For tripadvisor, no ukrainian comments are available. Nevertheless, the are lots of information there: 1) https://www.tripadvisor.ru/Hotels-g294473-Ukraine-Hotels.html - hotels 2) https://www.tripadvisor.ru/Attractions-g294473-Activities-a_allAttractions.true-Ukraine.html -attractions 3) https://www.tripadvisor.ru/Restaurants-g294473-Ukraine.html - restaurants We will need to then translate the data into ukranian.

HikkaV commented 2 years ago

Check if there is an option of using google translate on the flow while parsing.

HikkaV commented 2 years ago

Need to add the following: 1) Parse russian lang. 2) View all text of review button click. 3) Fix issue with pop up window. 4) Fix issue with whole translate. 5) Check if we can translate by click.

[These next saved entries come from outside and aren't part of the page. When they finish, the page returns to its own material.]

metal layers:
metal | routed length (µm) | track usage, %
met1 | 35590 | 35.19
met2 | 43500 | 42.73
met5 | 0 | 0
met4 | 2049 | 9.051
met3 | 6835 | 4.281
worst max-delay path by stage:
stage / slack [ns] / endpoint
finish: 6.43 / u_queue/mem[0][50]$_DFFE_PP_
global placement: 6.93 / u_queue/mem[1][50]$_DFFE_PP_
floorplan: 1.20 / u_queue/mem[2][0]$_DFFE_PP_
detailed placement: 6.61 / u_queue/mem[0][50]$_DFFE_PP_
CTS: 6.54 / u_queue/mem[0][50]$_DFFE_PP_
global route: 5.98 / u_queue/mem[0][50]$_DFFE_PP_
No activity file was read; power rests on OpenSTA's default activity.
`src/hdl/ssm_pkg.sv`:
```
// Package: shared constants, types and helpers for the star segment pixel mirror.
`default_nettype none
package ssm_pkg;
  localparam int PIXEL_BITS  = 16;
  localparam int FIELD_BITS  = 16;
  localparam int SEGMENTS    = 7;
  localparam int CFG_DATA_W  = 64;
  localparam int CFG_HIGH_W  = 48;
  localparam int CFG_INDEX_W = 2;
  localparam int LEN_W       = PIXEL_BITS + 1;
  localparam int NUM_W       = PIXEL_BITS + 2;
  localparam int PROD_W      = LEN_W + NUM_W;
  localparam int DVD_W       = PROD_W;
  localparam int DVS_W       = PIXEL_BITS + 1;
  localparam int UNIT_LAT    = DVD_W + 3;
  localparam int TOTAL_LAT   = DVD_W + 5;
  localparam int QUEUE_DEPTH = 2;
  localparam int QPTR_W      = 1;
  localparam int QCNT_W      = 2;
  localparam int SEG_W       = 3;

  typedef logic [PIXEL_BITS-1:0] pix_t;
  typedef logic [SEG_W-1:0] seg_idx_t;

  typedef enum logic [CFG_INDEX_W-1:0] {
    REG_START_LOW  = 2'd0,
    REG_START_HIGH = 2'd1,
    REG_END_LOW    = 2'd2,
    REG_END_HIGH   = 2'd3
  } cfg_reg_t;

  typedef struct packed {
    pix_t                     start;
    logic signed [LEN_W-1:0]  len;
    logic signed [NUM_W-1:0]  num;
    logic signed [LEN_W-1:0]  den;
  } mirror_job_t;

  typedef struct packed {
    logic flip_ok;
    logic rot_req;
  } mirror_flags_t;

  typedef struct packed {
    mirror_flags_t flags;
    mirror_job_t   flip;
    mirror_job_t   rot;
  } queue_entry_t;

  // x below 28
  function automatic seg_idx_t mod7(input logic [4:0] x);
    logic [4:0] v;
    v = x;
    for (int i = 0; i < 3; i++) begin
      if (v >= 5'(SEGMENTS)) v = v - 5'(SEGMENTS);
    end
    return v[SEG_W-1:0];
  endfunction
endpackage
`default_nettype wire

```
`src/hdl/ssm_queue.sv`:
```
// Short queue between front end and back end.
`default_nettype none
module ssm_queue import ssm_pkg::*; (
  input  wire logic         clk,
  input  wire logic         rst_n,
  input  wire logic         push,
  input  wire queue_entry_t din,
  output      logic         dout_vld,
  output      queue_entry_t dout,
  output      logic         full
);
  queue_entry_t      mem_r [QUEUE_DEPTH];
  logic [QPTR_W-1:0] wr_ptr_r, rd_ptr_r;
  logic [QCNT_W-1:0] cnt_r;
  logic              pop, do_push;

  assign dout_vld = (cnt_r != '0);
  assign pop      = dout_vld;
  assign full     = (cnt_r == QCNT_W'(QUEUE_DEPTH));
  assign do_push  = push && !full;
  assign dout     = mem_r[rd_ptr_r];

  always_ff @(posedge clk) begin
    if (!rst_n) begin
      wr_ptr_r <= '0;
      rd_ptr_r <= '0;
      cnt_r    <= '0;
    end else begin
      if (do_push) wr_ptr_r <= wr_ptr_r + 1'b1;
      if (pop)     rd_ptr_r <= rd_ptr_r + 1'b1;
      cnt_r <= cnt_r + QCNT_W'(do_push) - QCNT_W'(pop);
    end
  end

  always_ff @(posedge clk) begin
    if (do_push) mem_r[wr_ptr_r] <= din;
  end
endmodule
`default_nettype wire

```
`config.mk`:
```
export PLATFORM = sky130hd
export DESIGN_NAME = ssm_queue
export DESIGN_NICKNAME = d
export VERILOG_FILES = /design/src/hdl/ssm_pkg.sv /design/src/hdl/ssm_queue.sv
export SDC_FILE = /design/constraint.sdc
export NUM_CORES = 1
export LEC_CHECK = 0
export BUFFER_PORTS_ARGS = -buffer_cell sky130_fd_sc_hd__buf_2
export CAP_MARGIN = 20
export CORE_ASPECT_RATIO = 0.75
export CORE_UTILIZATION = 45
export CTS_BUF_LIST = sky130_fd_sc_hd__clkbuf_8
export CTS_CLUSTER_DIAMETER = 40
export DETAILED_ROUTE_END_ITERATION = 6
export PLACE_DENSITY = 0.7
export SLEW_MARGIN = 40
export SYNTH_ARGS = -nofsm -noshare
export SYNTH_HDL_FRONTEND = slang
export SYNTH_SLANG_ARGS = --single-unit
```
`constraint.sdc`:
```
create_clock -name clk -period 15.55 [get_ports clk]
set_input_delay 2.3325 -clock clk [delete_from_list [all_inputs] [get_ports clk]]
set_output_delay 2.3325 -clock clk [all_outputs]
set_load 0.1 [all_outputs]
```
==> impl_metrics.csv <==
group,metric,value,unit
timing,finalSetupViolCount,0,
layout,layout_commonest_cell,"buf_2",
job,maxCapViolCount,0,
routing,first_pass_iters,4,
grt,track_usage,16.31,%
synth,yosys_warnings,0,
run_status,status,"finished, final reports clean",
critical_path,worst_ep_required_time,13.22,ns
routing,viasPerCell,4.824,
synth,synth_area,0.01019,mm^2
power_and_ir_drop,leakage,4.805,nW
critical_path,cp_top_family,"buffers and inverters",
synth,syn_nets,590,
grt,antenna_found_initial,0,
layout,fin_util,57.31,%
floorplan,die_y,132.3,um
clock_tree,cts_tree,"yes",
layout,drive_gt1_share,59.88,%
grt,overflow,0,
critical_path,startpoint_type,"register",
clock_tree,htreeDepth,2,
synth,synth.distinct_cells,14,
placed_design,gp_congestion,0.7503,
placed_design,dpl.hpwl,12510,um
clock_tree,clkTransAtPathRegs,0.06,ns
power_and_ir_drop,p_switching,582.8,uW
synth,synth_area_leaders,"edfxtp_1 81%, mux2_2 15%, buf_6 1.5%",
timing,setup_tns,0,ns
placed_design,port_buffers,280,
critical_path,cp_max_fo,81,
floorplan,ioPinCount,281,
synth,yosysTopAreaCellShare,81.33,%
timing,rsz0062_at_grt,"false",
synth,ys_seq_area_share,82.31,%
clock_tree,cts_resized,0,
timing,period_share,33.70,%
grt,first_global_vias,5698,
worst_hold_path,hp-class,"reg -> reg",
floorplan,start_util,46.09,%
critical_path,worst-path-buf-inv,2,
clock_tree,clock_sinks,281,
critical_path,crit_type,"reg -> out",
timing,period_needed,5.240,ns
routing,drt_iter0_markers,269,
grt,grt_max_degree,82,
layout,most-common-layout-cells,"280 x buf_2, 276 x edfxtp_1, 138 x mux2_2",
floorplan,core_area,0.02211,mm^2
critical_path,worst_path_max_delay_cell,"dfxtp_4",
power_and_ir_drop,combPwrFrac,20.4,%
routing,wl_per_cell,17.54,um
clock_tree,clkLatencyLatePin,0.53,ns
critical_path,slowest_delay,0.82,ns
power_and_ir_drop,p_clk_share,30.4,%
timing,report.final.slew_viol_count,0,
power_and_ir_drop,switching_share,32.06,%
synth,synth-seq-cells,281,
floorplan,die_area,0.02326,mm^2
power_and_ir_drop,peakVddDrop,0.09811,mV
synth,synth_area_leader_cell,"edfxtp_1",
clock_tree,clockBufferDepth,3,
clock_tree,postCtsSetupRepairBufs,0,
timing,fmax,0.1908,GHz
clock_tree,cts_made_buffers,44,
power_and_ir_drop,power.density,143.5,mW/mm^2
routing,ant_nets,0,
layout,area_growth,24.35,%
critical_path,worst_ep_arrival_time,2.91,ns
clock_tree,cts_root_buffer,"clkbuf_8",
synth,syn_inst,449,
routing,wirelength,19190,um
power_and_ir_drop,pwr-share-seq,49.2,%
grt,grt_pass1_wl,29160,um
floorplan,die_w,175.8,um
timing,worst_pin_slew,0.8036,ns
timing,final_hold_viol_count,0,
timing,finClkSkew,0.01166,ns
layout,fill_cells,1710,
synth,syn_area_per_cell,22.70,um^2
layout,num_antenna_cells,0,
critical_path,worst_r2r_startpoint,"cnt_r[0]",
critical_path,path_cells,"buf_6, mux2_2, buf_2",
clock_tree,holdBufCountCts,0,
critical_path,end_kind,"output pin",
floorplan,rows,47,
power_and_ir_drop,internal_power,1.235,mW
routing,vias,5278,
timing,slew_headroom,46.43,%
worst_hold_path,hp-start,"cnt_r[1]",
layout,nets,906,
routing,drc,0,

HikkaV commented 2 years ago
  1. Done
  2. Done
  3. Done
  4. Done

Should check point 4, as when parsing with google translate, page should be in focus for translation. Also adding other points:

  1. Get proxies.
  2. Parallel parsing.
HikkaV commented 2 years ago

New to do: 1) Add continual parsing of pages (if we already parsed some, information shouldn't be dropped, we should continue from that place). 2) Access denied omitting strategy implementation: use proxy rotator along with change of user. If for 10 times of user change we don't see change of situation -> change ip. 3) Rotation of woking ips in the other thread. A specific queue for it. 4) Possible sleep time and parsing in batches. Maybe different sleep times between parsing. 5) Different ip for different parallel parser.

HikkaV commented 2 years ago

Parsed all the reviews for hotels. Next to do: 1) Parse all the reviews for restaurants. 2) Parse all the reviews for attractions.